Aims. We characterize the molecular gas content (ISM cold phase) using CO emission of a redshift-limited subsample of isolated galaxies from the AMIGA (Analysis of the interstellar Medium of Isolated GAlaxies) project in order to provide a comparison sample for studies of galaxies in different environments. Methods. We present the (CO)-C-12(1-0) data for 273 AMIGA galaxies, most of them (n = 186) from our own observations with the IRAM 30 m and the FCRAO 14 m telescopes and the rest from the literature. We constructed a redshift-limited sample containing galaxies with 1500 km s(-1) < upsilon < 5000 km s(-1) and excluded objects with morphological evidence of possible interaction. This sample (n = 173) is the basis for our statistical analysis. It contains galaxies with molecular gas masses, M-H2, in the range of similar to 10(8) -10(10) M-circle dot. It is dominated, both in absolute number and in detection rate, by spiral galaxies of type T = 3-5 (Sb-Sc). Most galaxies were observed with a single pointing towards their centers. Therefore, we performed an extrapolation to the total molecular gas mass expected in the entire disk based on the assumption of an exponential distribution. We then studied the relationships between M-H2 and other galactic properties (L-B, D-25(2), L-K, L-FIR, and M-HI). Results. We find correlations between M-H2 and L-B, D-25(2), L-K, and L-FIR. The tightest correlation of M-H2 holds with L-FIR and, for T = 3-5, with L-K, and the poorest with D-25(2). The correlations with L-FIR and L-K are very close to linearity. The correlation with L-B is nonlinear so that M-H2/L-B increases with L-B. The molecular and the atomic gas masses of our sample show no strong correlation. We find a low mean value, log(M-H2/M-HI) = -0.7 (for T = 3-5), and a strong decrease in this ratio with morphological type.
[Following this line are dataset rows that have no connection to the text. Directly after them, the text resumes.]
### config.mk
export PLATFORM = sky130hd
export DESIGN_NAME = base64_variant_stream_codec_core
export DESIGN_NICKNAME = d
export VERILOG_FILES = /design/src/sv/b64v_pkg.sv /design/src/sv/base64_variant_stream_codec_core.sv
export SDC_FILE = /design/constraint.sdc
export NUM_CORES = 1
export LEC_CHECK = 0
export ABC_CLOCK_PERIOD_IN_PS = 3800
export BUFFER_PORTS_ARGS = -buffer_cell sky130_fd_sc_hd__buf_2
export CAP_MARGIN = 20
export CORE_MARGIN = 4
export CORE_UTILIZATION = 42
export DETAILED_ROUTE_END_ITERATION = 10
export GPL_TIMING_DRIVEN = 0
export PLACE_DENSITY = 0.63
export SLEW_MARGIN = 25
export SYNTH_ARGS = -nofsm -noshare
export SYNTH_HDL_FRONTEND = slang
export SYNTH_SLANG_ARGS = --single-unit
### constraint.sdc
create_clock -name aclk -period 3.8 [get_ports aclk]
set_input_delay 0.38 -clock aclk [delete_from_list [all_inputs] [get_ports aclk]]
set_output_delay 0.38 -clock aclk [all_outputs]
set_load 0.01 [all_outputs]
The molecular gas column density and the surface density of the star formation rate (the Kennicutt-Schmidt law) show a tight correlation with a rough unity slope. We compare the relations of M-H2 with L-B and L-K found for AMIGA galaxies to samples of interacting galaxies from the literature and find an indication for an enhancement of the molecular gas in interacting galaxies of up to 0.2-0.3 dex.